===== src/hdl/lisr_pkg.sv =====
`timescale 1ns / 1ps

package lisr_pkg;

    // Frame store geometry
    localparam int MAX_FRAMES = 1024;
    localparam int ADDR_W     = $clog2(MAX_FRAMES);
    localparam int COUNT_W    = $clog2(MAX_FRAMES + 1);

    // Sample and frame formats
    localparam int SAMPLE_W = 16;
    localparam int FRAME_W  = 2 * SAMPLE_W;
    localparam int FRAC_W   = 16;

    // Rates, step and position
    localparam int RATE_W = 19;
    localparam int STEP_W = RATE_W + FRAC_W;
    localparam int POS_W  = 48;
    localparam logic [RATE_W-1:0] SRC_RATE_RESET = RATE_W'(48000);
    localparam logic [RATE_W-1:0] DST_RATE_RESET = RATE_W'(48000);

    // Bit-serial divider: one quotient bit per cycle
    localparam int DIV_STEPS = STEP_W;
    localparam int DIV_CNT_W = $clog2(DIV_STEPS + 1);

    // Product of a 17-bit difference and a zero-extended 16-bit unsigned fraction
    localparam int PROD_W = 2 * (SAMPLE_W + 1);

    // Configuration port
    localparam int APB_ADDR_W = 3;
    localparam int APB_DATA_W = 32;

    typedef enum logic {
        REG_SRC_RATE = 1'b0,
        REG_DST_RATE = 1'b1
    } reg_idx_t;

    typedef struct packed {
        logic [RATE_W-1:0] src_rate;
        logic [RATE_W-1:0] dst_rate;
    } cfg_t;

    typedef struct packed {
        logic [FRAME_W-1:0] f0;
        logic [FRAME_W-1:0] f1;
        logic [FRAC_W-1:0]  frac;
    } lerp_req_t;

    typedef enum logic [2:0] {
        ST_IDLE,
        ST_DIV,
        ST_RD0,
        ST_RD1,
        ST_MUL,
        ST_OUT
    } state_t;

endpackage


===== src/hdl/lisr_lerp.sv =====
`timescale 1ns / 1ps

module lisr_lerp (
    input  logic                                 aclk,
    input  logic                                 en_i,
    input  lisr_pkg::lerp_req_t                  req_i,
    output logic signed [lisr_pkg::SAMPLE_W-1:0] out_left_o,
    output logic signed [lisr_pkg::SAMPLE_W-1:0] out_right_o
);

    localparam int SW = lisr_pkg::SAMPLE_W;
    localparam int PW = lisr_pkg::PROD_W;

    logic signed [SW:0]        diff_l;
    logic signed [SW:0]        diff_r;
    logic signed [lisr_pkg::FRAC_W:0] frac_s;
    logic signed [PW-1:0]      prod_l_reg;
    logic signed [PW-1:0]      prod_r_reg;
    logic signed [SW-1:0]      s0_l_reg;
    logic signed [SW-1:0]      s0_r_reg;
    logic [PW-lisr_pkg::FRAC_W-1:0] sum_l;
    logic [PW-lisr_pkg::FRAC_W-1:0] sum_r;

    // Differences between neighbor frames, left in the low half
    assign diff_l = $signed({req_i.f1[SW-1], req_i.f1[SW-1:0]})
                  - $signed({req_i.f0[SW-1], req_i.f0[SW-1:0]});
    assign diff_r = $signed({req_i.f1[2*SW-1], req_i.f1[2*SW-1:SW]})
                  - $signed({req_i.f0[2*SW-1], req_i.f0[2*SW-1:SW]});
    assign frac_s = $signed({1'b0, req_i.frac});

    // Multiply stage
    always_ff @(posedge aclk) begin
        if (en_i) begin
            prod_l_reg <= diff_l * frac_s;
            prod_r_reg <= diff_r * frac_s;
            s0_l_reg   <= $signed(req_i.f0[SW-1:0]);
            s0_r_reg   <= $signed(req_i.f0[2*SW-1:SW]);
        end
    end

    // Arithmetic shift by the fraction width, then add the base sample
    assign sum_l = {{(PW-lisr_pkg::FRAC_W-SW){s0_l_reg[SW-1]}}, s0_l_reg}
                 + prod_l_reg[PW-1:lisr_pkg::FRAC_W];
    assign sum_r = {{(PW-lisr_pkg::FRAC_W-SW){s0_r_reg[SW-1]}}, s0_r_reg}
                 + prod_r_reg[PW-1:lisr_pkg::FRAC_W];

    assign out_left_o  = $signed(sum_l[SW-1:0]);
    assign out_right_o = $signed(sum_r[SW-1:0]);

endmodule


===== config.mk =====
export PLATFORM = sky130hd
export DESIGN_NAME = lisr_lerp
export DESIGN_NICKNAME = d
export VERILOG_FILES = /design/src/hdl/lisr_pkg.sv /design/src/hdl/lisr_lerp.sv
export SDC_FILE = /design/constraint.sdc
export NUM_CORES = 2
export LEC_CHECK = 0
export ABC_AREA = 1
export BUFFER_PORTS_ARGS = -buffer_cell sky130_fd_sc_hd__buf_2
export CAP_MARGIN = 0
export CORE_MARGIN = 10
export CORE_UTILIZATION = 43
export DETAILED_ROUTE_END_ITERATION = 10
export GPL_TIMING_DRIVEN = 0
export PLACE_DENSITY = 0.67
export SLEW_MARGIN = 5
export SYNTH_ARGS = -nofsm -noshare
export SYNTH_HDL_FRONTEND = slang
export SYNTH_SLANG_ARGS = --single-unit

===== constraint.sdc =====
create_clock -name aclk -period 8.9 [get_ports aclk]
set_input_delay 0.445 -clock aclk [delete_from_list [all_inputs] [get_ports aclk]]
set_output_delay 0.445 -clock aclk [all_outputs]
set_load 0.02 [all_outputs]

-- After elaboration in Yosys (flattened, before gate mapping)
Cells that the tools add are included.
- register bits: 96
- bits in latches: 0
- memory bits (writable): 0
- bits in read-only memories: 0
- bits of input ports: 82
- output and inout bits: 32
- logic and storage cells: 10
- memories: 0
- add/subtract/negate cells: 4
- multipliers: 2
- divide/modulo/power cells: 0
- $lt $le $gt $ge: 0
- equal/unequal tests: 0
- shift-type cells: 0
- multiplexer cells: 0
- bitwise operators: 0
- reductions and logical operators: 0
- operator list (cell ; count):
    $mul A17 B17 Y32 ; 2
    $sub A16 B16 Y17 ; 2
    $add A16 B16 Y16 ; 2

-- Logic depth before layout (Yosys ltp)
- depth after elaboration: 2
- gate-level depth with buffers: 39
- mapped depth without buffers: 38

-- Worst setup path before layout
OpenSTA, ideal clock, no wires.
- path kind: input -> register
- from: input req_i[32] (netlist name)
- to: register prod_r_reg[31], data pin
- library setup time: 0.252 ns
- arrival: 6.514 ns
- data required time: 8.648 ns
- path slack: 2.134 ns
- stages on the path: 33
- path buffers: 2
- cells stage by stage: inv_1 -> ha_1 -> fa_1 -> o21ai_2 -> nand3_2 -> nand2_2 -> nand2_1 -> nand2_1 -> nand2_1 -> nand2_2 -> buf_6 -> nor2_1 -> fa_1 -> inv_1 -> fa_1 -> buf_2 -> xor2_1 -> o21ai_0 -> fa_1 -> fa_1 -> inv_1 -> fa_1 -> inv_1 -> ha_1 -> a21o_1 -> nor2_1 -> nor2_1 -> nor3_1 -> nand2_1 -> nor2_1 -> inv_1 -> nand2_1 -> nand2_1
- word-level cells in the longest chain between the ends: 2
- RTL lines (item ; RTL line ; RTL):
    from (decl) ; lisr_lerp.sv:6 ; input lisr_pkg::lerp_req_t req_i,
    $sub A16 B16 Y17 ; lisr_lerp.sv:28 ; - $signed({req_i.f0[2*SW-1], req_i.f0[2*SW-1:SW]});
    $mul A17 B17 Y32 ; lisr_lerp.sv:35 ; prod_r_reg <= diff_r * frac_s;
    to (signal assigned) ; lisr_lerp.sv:35 ;
    to (decl) ; lisr_lerp.sv:18 ; logic signed [PW-1:0] prod_r_reg;
No other way between the ends.
A chain may end at the register's enable or synchronous reset.

-- Final worst setup path
- from: input req_i[16] (netlist name)
- to: register prod_l_reg[30], data pin
- word-level cells in the longest chain between the ends: 2
- RTL lines (item ; RTL line ; RTL):
    $sub A16 B16 Y17 ; lisr_lerp.sv:26 ; - $signed({req_i.f0[SW-1], req_i.f0[SW-1:0]});
    $mul A17 B17 Y32 ; lisr_lerp.sv:34 ; prod_l_reg <= diff_l * frac_s;
    to (signal assigned) ; lisr_lerp.sv:34 ;
    to (decl) ; lisr_lerp.sv:17 ; logic signed [PW-1:0] prod_l_reg;
No other way between the ends.

==> results by group <==
Outcome
  • Outcome: finished, final reports clean

Cells and area
  • Final nets: approximately 4200
  • Synth-to-Final Area Change: 7.01%
  • Share of cells above drive strength 1: between 5 and 6%
  • Fillers: about 5900
  • Reg area: 1920 um^2
  • Multi-input logic area: around 20000 um^2

Synthesis
  • Most frequent cell after synthesis: inv_1
  • Synthesized area per cell: a little under 8 um^2
  • Synth cell types: 47
  • Post-synth EDFFs: 64
  • Synthesized flop and latch total: 64
  • Synth area leader: fa_1
  • Post-Syn Area: 26000 um^2
  • Post-Syn Nets: a little over 4000
  • Main synth FF type: edfxtp_1
  • Async SR Flop Fraction: 0%
  • Post-Synthesis Cells: 3300
  • Sequential cell area fraction in the yosys report: 7.40%
  • Area share of the largest cell type after synthesis: between 40% and 50%
  • Top cells by count, synth: 855 x inv_1, 557 x nand2_1, 521 x fa_1, 395 x nor2_1, 227 x ha_1
  • Synth area leaders: fa_1 40%, inv_1 12%, ha_1 11%
  • Synth warn: 0

Clock tree
  • CTS hold repair buffers: 0
  • CTS H-tree lvls: 3
  • CTS Buffer Depth: 2
  • Clk slew on worst S/H paths: roughly 0.060 ns
  • TritonCTS Sinks: between 60 and 70
  • Post-CTS setup buffers: 0
  • Cts repair resizes: 0
  • CTS tree: yes
  • TritonCTS buffer count: 9
  • Root Driver: clkbuf_16

Timing
  • RSZ-0062 raised after global routing: false
  • Fmax: between 0.1 and 0.15 GHz
  • Setup TNS: 0 ns
  • Final min period: between 7 and 8 ns
  • Min Hold Slack: approximately 0.26 ns
  • Hold Violations, Final: 0
  • Slew at the pin closest to its max-slew limit: ~1.3 ns
  • Max-slew violations: 0
  • Worst Setup Slack, final: ~1 ns
  • Final Cycle Share: between 80% and 90%
  • Rel. slew slack: ~14%
  • Setup violations, final: 0

Min path
  • HP Start: req_i[79]
  • WHS Endpoint: s0_r_reg[15]
  • Hold Path Cell Cnt: 1
  • Hold crit path type: primary input to flop

Floorplan
  • Initial core utilization: a little over two fifths
  • Area of the die: around 70000 um^2
  • FP Rows: around 90
  • Chip Width: around 270 um
  • Chip height: 266 um
  • I/O pin cnt: about 110
  • Core footprint: approximately 59000 um^2

Place
  • Pre-CTS WS: 0.771 ns
  • DPL Wire Length: approximately 66000 um
  • # port buffers: 107
  • Gpl congestion: between 0.9 and 1

Routing
  • WL final: around 77000 um
  • Residual DRC: 0
  • ANT nets after route: 0
  • DR vias: about 22000
  • Starting DRT DRC Count: around 2000
  • Via density: about 5.2
  • WL per Instance: about 18 um
  • Drt first pass iters: 5

Worst setup path
  • Worst Path Arrival: between 8 and 9 ns
  • Required time worst endpoint: 9.01 ns
  • CP startpoint kind: primary input
  • Critical path capture point type: flop
  • WS Path Type: primary input to flop
  • CP Max Fanout: 8
  • Largest stage delay on the critical path: around 0.76 ns
  • Slowest CP cell: fa_1

GRT
  • Met3 global-route usage: slightly above 5%
  • Pin count of the biggest net entering global routing: 34
  • Vias in the first global route: about 22000
  • First-pass GRT wire length: 122000 um
  • Global Route Usage Sum: between 20 and 25%
  • Met2 usage: about a third
  • Met1 GRT Util: ~30%
  • Initial antenna violation count: 5
  • GRT overflow: 0
  • Most used routing layer: met2

Job
  • Max-cap violations: 0
layout make-up:
| type | count | area share, % |
|---|---|---|
| Timing Repair Buffer | 108 | 2.01 |
| Clock inverter | 6 | 0.216 |
| Multi-Input combinational cell | 2287 | 73.6 |
| Antenna cell | 2 | 0.0180 |
| Inverter | 878 | 11.9 |
| Clock buffer | 10 | 0.824 |
| Buffer | 71 | 1.07 |
| Tap cell | 773 | 3.48 |
| Sequential cell | 64 | 6.92 |
metal layers:
metal	up-vias	wire, um
met2	994	34400
li1	10000	-
met1	10700	32100
met3	157	8070
met4	6	2310
met5	-	39
through the flow:
stage | instances | utilization, % | area (um^2)
floorplan | 3300 | - | 26000
CTS | 4197 | 46.8 | 27800
global placement | 4180 | 46.3 | 27500
detailed placement | 4181 | 46.3 | 27500
finish | 4199 | 46.8 | 27800
global route | 4198 | 46.8 | 27800
cells by family after synthesis:
kind of cell    count (synthesis)  share of synthesized area [%]
buf+inv                       949                           13.8
flops                          64                           7.40
xor+xnor                       95                           3.26
simple gates                 1206                           19.1
fa+ha+maj                     748                           51.1
compound gates                238                           5.27
worst max-delay path, delay by kind of cell:
family                     cells  cell delay (ns)
xor gates and xnor gates       2             0.45
AOI/OAI and AO/OA              6             1.19
and+or+nand+nor               10             1.17
buffers and inverters          7             0.86
adders and majority gates      8             3.90
how the worst max path moves through the flow:
stage	startpoint	cells past startpoint	end
after detailed placement	req_i[16]	33	prod_l_reg[30]
after global routing	req_i[16]	33	prod_l_reg[30]
after CTS	req_i[16]	33	prod_l_reg[30]
after global placement	req_i[16]	33	prod_l_reg[30]
final	req_i[16]	33	prod_l_reg[30]
after floorplan	req_i[32]	33	prod_r_reg[31]
cell usage in the layout, fill, tap and decap left out, drive strengths merged, types with 3 or more instances in the layout:
cell,instances
clkbuf,67
clkinv,13
a21o,14
nand2,576
o21bai,11
o21a,4
nand3b,5
xor2,73
xnor2,22
a21boi,7
o31ai,5
nor3,20
o21ai,66
fa,521
or2,17
nand3,176
o211ai,5
nand4,12
buf,122
nor2,396
nor4,3
a21oi,112
a31o,3
a31oi,8
edfxtp,64
inv,868
ha,227
Power is not shown: default switching activity piles up to over one toggle a cycle in this logic, so the estimate is an artifact.
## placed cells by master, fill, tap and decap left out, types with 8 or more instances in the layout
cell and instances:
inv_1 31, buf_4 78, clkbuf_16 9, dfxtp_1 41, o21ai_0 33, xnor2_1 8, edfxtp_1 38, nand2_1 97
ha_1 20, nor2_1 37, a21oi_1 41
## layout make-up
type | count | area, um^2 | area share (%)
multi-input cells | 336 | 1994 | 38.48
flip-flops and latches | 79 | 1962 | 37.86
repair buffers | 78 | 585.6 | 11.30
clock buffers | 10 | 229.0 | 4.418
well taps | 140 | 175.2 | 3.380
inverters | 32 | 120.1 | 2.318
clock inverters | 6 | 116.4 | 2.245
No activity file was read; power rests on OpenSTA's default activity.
[config.mk]
export PLATFORM = sky130hd
export DESIGN_NAME = stable_priority_queue
export DESIGN_NICKNAME = d
export VERILOG_FILES = /design/src/hw/rtl/spq_pkg.sv /design/src/hw/rtl/spq_cell.sv /design/src/hw/rtl/stable_priority_queue.sv
export SDC_FILE = /design/constraint.sdc
export NUM_CORES = 1
export LEC_CHECK = 0
export BUFFER_PORTS_ARGS = -buffer_cell sky130_fd_sc_hd__buf_2
export CAP_MARGIN = 30
export CORE_MARGIN = 2
export CORE_UTILIZATION = 50
export DETAILED_ROUTE_END_ITERATION = 8
export PLACE_DENSITY_LB_ADDON = 0.12
export SLEW_MARGIN = 25
export SYNTH_ARGS = -nofsm -noshare
export SYNTH_HDL_FRONTEND = slang
export SYNTH_SLANG_ARGS = --single-unit
[constraint.sdc]
create_clock -name clk -period 3.2 [get_ports clk]
set_input_delay 0 -clock clk [delete_from_list [all_inputs] [get_ports clk]]
set_output_delay 0 -clock clk [all_outputs]
set_load 0.01 [all_outputs]
**src/rtl/swerve_inverse_kinematics_defines.svh**
```systemverilog
// Assertion macros shared by the swerve inverse kinematics RTL.
`ifndef SWERVE_INVERSE_KINEMATICS_DEFINES_SVH
`define SWERVE_INVERSE_KINEMATICS_DEFINES_SVH

// Same-cycle implication, checked on clk_i outside reset.
`define SWIK_ASSERT_IMPL(lbl, ante, cons, msg) \
  lbl: assert property (@(posedge clk_i) disable iff (!rst_ni) (ante) |-> (cons)) \
    else $error(msg);

// Next-cycle implication, checked on clk_i outside reset.
`define SWIK_ASSERT_NEXT(lbl, ante, cons, msg) \
  lbl: assert property (@(posedge clk_i) disable iff (!rst_ni) (ante) |=> (cons)) \
    else $error(msg);

`endif

```
**src/rtl/swik_isqrt.sv**
```systemverilog
// Bit-serial integer square root of a 64-bit radicand, one result bit per cycle.
module swik_isqrt (
  input  logic        clk_i,
  input  logic        rst_ni,
  input  logic        start_i,
  input  logic [63:0] radicand_i,
  output logic        busy_o,
  output logic [31:0] root_o
);
  logic        busy_q;
  logic [63:0] rem_q;
  logic [63:0] res_q;
  logic [63:0] bit_q;
  logic [63:0] trial;

  assign trial = res_q + bit_q;

  always_ff @(posedge clk_i or negedge rst_ni) begin
    if (!rst_ni) begin
      busy_q <= 1'b0;
    end else if (start_i) begin
      busy_q <= 1'b1;
    end else if (busy_q && bit_q[0]) begin
      busy_q <= 1'b0;
    end
  end

  always_ff @(posedge clk_i) begin
    if (start_i) begin
      rem_q <= radicand_i;
      res_q <= '0;
      bit_q <= 64'h4000_0000_0000_0000;
    end else if (busy_q) begin
      if (rem_q >= trial) begin
        rem_q <= rem_q - trial;
        res_q <= (res_q >> 1) + bit_q;
      end else begin
        res_q <= res_q >> 1;
      end
      bit_q <= bit_q >> 2;
    end
  end

  assign busy_o = busy_q;
  assign root_o = res_q[31:0];
endmodule

```
**config.mk**
```make
export PLATFORM = sky130hd
export DESIGN_NAME = swik_isqrt
export DESIGN_NICKNAME = d
export VERILOG_FILES = /design/src/rtl/swerve_inverse_kinematics_defines.svh /design/src/rtl/swik_isqrt.sv
export SDC_FILE = /design/constraint.sdc
export NUM_CORES = 1
export LEC_CHECK = 0
export BUFFER_PORTS_ARGS = -buffer_cell sky130_fd_sc_hd__buf_4
export CAP_MARGIN = 20
export CORE_MARGIN = 8
export CORE_UTILIZATION = 45
export DETAILED_ROUTE_END_ITERATION = 12
export GPL_ROUTABILITY_DRIVEN = 0
export PLACE_DENSITY_LB_ADDON = 0.1
export SLEW_MARGIN = 10
export SYNTH_ARGS = -nofsm -noshare
export SYNTH_HDL_FRONTEND = slang
export SYNTH_SLANG_ARGS = --single-unit
export TNS_END_PERCENT = 50
```
**constraint.sdc**
```tcl
create_clock -name clk_i -period 10.7 [get_ports clk_i]
set_input_delay 0 -clock clk_i [delete_from_list [all_inputs] [get_ports clk_i]]
set_output_delay 0 -clock clk_i [all_outputs]
set_load 0.05 [all_outputs]
```
==> impl_metrics.toml <==
[outcome]
outcome = "completed"

[critical_path]
reg2reg_slack_ns = 3.48
reg2regPathDepth = 21
crit_fanout = 54
worst_setup_path_end_kind = "flip-flop"
path_class = "reg2reg"
crit_arrival_ns = 7.57
required_ns = 11.05
cp-start-kind = "flip-flop"
r2r_start = "res_q[2]"
crit_path_start = "res_q[2]"
r2r-end = "res_q[59]"

[placed_design]
placedCellCount = 2333
io_buffer_count = 99
hpwl_um = 33800

[synth]
ys_seq_elements = 161
netlist_area_um2 = 15100
synth-edff-count = 64
yosys.cell_types.count = 88
synthCells = 1914
avgSynthCellArea_um2 = 7.87
async_reset_ff_frac = 0.00621
synth_fp_nets = 2112
ys_seq_area_frac = 0.257
yosysWarnings = 0
synth_ff_type = "dfxtp_1"

[hold_path]
min_path_type = "in2reg"
min_from = "start_i"
min_to = "rem_q[35]"
hold_depth = 2

[die]
rows = 67
die_x_um = 199
die_y_um = 199
fp.dieArea_um2 = 39600
io_pins = 100
core_um2 = 33300
initial_utilization = 0.453

[sta]
finalHoldViolations = 0
fin_skew_ns = 0.0150
worst_pin_slew_ns = 0.931
fmax_mhz = 138
maxSlewViolCount = 0
fin_crit_ns = 7.22
min_period_over_period = 0.675
max-slew-margin-rel = 0.379
final.setup.tns_ns = 0
rsz0062_at_grt = "no"
setup_violations = 0

[cts]
cts.repair.resized = 0
ctsLongestPathBuffers = 2
htree_levels = 4
post_cts_buffers = 0
path_clk_slew_ns = 0.07
cts-root-buf = "clkbuf_16"
cts.sinks = 161
hold_buffers = 66
cts_tree = "done"
cts_buffers = 17
clkLatencyLatePin_ns = 0.45

[global_route]
grt_pass1_vias = 13900
grt_first_pass_wirelength_um = 73000
grt_max_degree = 159
grt-ovfl-total = 0
antenna_found_initial = 0
grt_usage = 0.228

[routing]
wl_per_cell_um = 18.6
route.vias.total = 14300
viasPerCell = 5.89
drt_first_pass_iters = 5
antenna_left = 0
routed_wl_um = 45200
drt-initial-drc-count = 961
drc = 0

[flow_run]
cap_violations = 0

[cells_and_area]
area_delta_synth_final_pct = 13.0
num-nets-final = 2169
drive_gt1_frac = 0.0907
final_cell_mix = "nand2_1, nor2_1, o21ai_0, ha_1, a21oi_1"
fill_cells = 3262
fin_cells = 2432
final_common_cell = "nand2_1"
antennaDiodeCount = 0

[pwr]
p_leak_uw = 0.00682
ir_drop_mv = 0.230
powerDensity_nw_per_um2 = 263
==> logic make-up (layout without fill, tap and decap cells) <==
family                     Yosys count  in the layout  share of synthesized area
and+or+nand+nor                    631            631                      0.189
AOI/OAI and AO/OA                  612            612                      0.266
buffers and inverters              172            242                     0.0537
DFF                                161            161                      0.257
xor gates and xnor gates           158            158                     0.0919
adders and majority gates          131            131                      0.109
muxes                               49             49                     0.0331
==> state kept, by name, indices dropped and copies added, names as in the netlist <==
name    flops
busy_o      1
rem_q      64
res_q      64
bit_q      32
==> area by class of cell <==
cell class,instances,area [µm²],area share
multi-input cells,1581,10400,0.611
clock inverters,7,43.8,0.00257
clock buffers,25,517,0.0303
inverters,37,139,0.00816
well taps,448,561,0.0329
repair buffers,173,1490,0.0877
flip-flops and latches,161,3870,0.227
==> stage by stage <==
stage               cell area [µm²]  hold WS [ns]  power (µW)  setup WS (ns)   util
floorplan                     15100        -0.296        3180           1.16      -
global placement              15800        -0.223        3790           3.18  0.474
detailed placement            15800        -0.223        3810           3.09  0.474
CTS                           17000        0.0439        4460           3.07  0.511
global route                  17000        0.0873        4830           3.18  0.512
finish                        17000        0.0505        4480           3.48  0.512
==> metal layers <==
| metal | GRT usage | wire length (µm) | up-vias |
|---|---|---|---|
| met3 | 0.0308 | 2250 | 64 |
| li1 | - | - | 7129 |
| met5 | 0 | 0 | - |
| met4 | 0.0651 | 944 | 0 |
| met1 | 0.301 | 20700 | 6740 |
| met2 | 0.383 | 21300 | 387 |
==> worst max-delay path by stage <==
| stage | slack (ns) | cells after the start | to |
|---|---|---|---|
| 6_report | 3.48 | 21 | res_q[59] |
| 5_1_grt | 3.18 | 21 | res_q[59] |
| 4_1_cts | 3.07 | 19 | rem_q[48] |
| 3_5_place_dp | 3.09 | 21 | rem_q[31] |
| 3_3_place_gp | 3.18 | 19 | rem_q[30] |
| 2_1_floorplan | 1.16 | 21 | rem_q[0] |
==> cells in the mapped netlist, drive strengths merged, types with 7 or more instances <==
| master | instances | area share |
|---|---|---|
| a311oi | 15 | 0.0091 |
| buf | 57 | 0.025 |
| and2 | 16 | 0.0066 |
| o21ai | 171 | 0.058 |
| o211ai | 9 | 0.0045 |
| and3 | 13 | 0.0057 |
| nor2 | 187 | 0.047 |
| ha | 130 | 0.11 |
| a221oi | 16 | 0.0097 |
| xnor2 | 86 | 0.050 |
| and4 | 9 | 0.0052 |
| nor2b | 18 | 0.0075 |
| o31ai | 11 | 0.0061 |
| o21bai | 23 | 0.011 |
| nand2 | 241 | 0.060 |
| nand3 | 36 | 0.012 |
| mux2i | 42 | 0.028 |
| mux2 | 7 | 0.0052 |
| clkbuf | 78 | 0.019 |
| a31o | 15 | 0.0087 |
| a31oi | 59 | 0.025 |
| a211oi | 38 | 0.019 |
| o21a | 10 | 0.0050 |
| a21oi | 121 | 0.040 |
| inv | 37 | 0.0092 |
| nor4 | 7 | 0.0033 |
| nor3 | 28 | 0.0093 |
| or3 | 17 | 0.0071 |
| a21o | 54 | 0.027 |
| edfxtp | 64 | 0.13 |
| nand2b | 13 | 0.0054 |
| a22oi | 7 | 0.0035 |
| xor2 | 72 | 0.042 |
| dfxtp | 96 | 0.13 |
| nand4 | 33 | 0.014 |
==> critical path: stages, from the launching register on <==
cell      delay (ns)
dfxtp_1         0.43
ha_1            0.30
a31oi_1         0.35
a211oi_1        0.23
a221o_1         0.39
a41o_1          0.34
a21oi_2         0.37
o21ai_1         0.24
a311oi_2        0.43
o21bai_1        0.15
a31oi_1         0.22
xor2_1          0.11
ha_1            0.45
nand4_1         0.19
a211oi_1        0.53
nand3_1         0.33
a21oi_1         0.59
or2_2           0.22
buf_4           0.51
a21oi_1         0.15
a311o_1         0.35
a211oi_1        0.21
==> power breakdown <==
group | internal (µW) | switching [µW] | total, µW
Combinational | 1080 | 1750 | 2830
Sequential | 891 | 151 | 1040
Clock | 337 | 276 | 613
Total | 2300 | 2180 | 4480
(Power assumes the default switching activity.)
===============
→ YOUR OBJECTIVE
Would you copy out exactly the lines above that start at the one containing "yosys report: 7.40%" and end at the one containing "Buffer Depth: 2", inclusive?

→ ANSWER TO THIS PROBLEM
  • Sequential cell area fraction in the yosys report: 7.40%
  • Area share of the largest cell type after synthesis: between 40% and 50%
  • Top cells by count, synth: 855 x inv_1, 557 x nand2_1, 521 x fa_1, 395 x nor2_1, 227 x ha_1
  • Synth area leaders: fa_1 40%, inv_1 12%, ha_1 11%
  • Synth warn: 0

Clock tree
  • CTS hold repair buffers: 0
  • CTS H-tree lvls: 3
  • CTS Buffer Depth: 2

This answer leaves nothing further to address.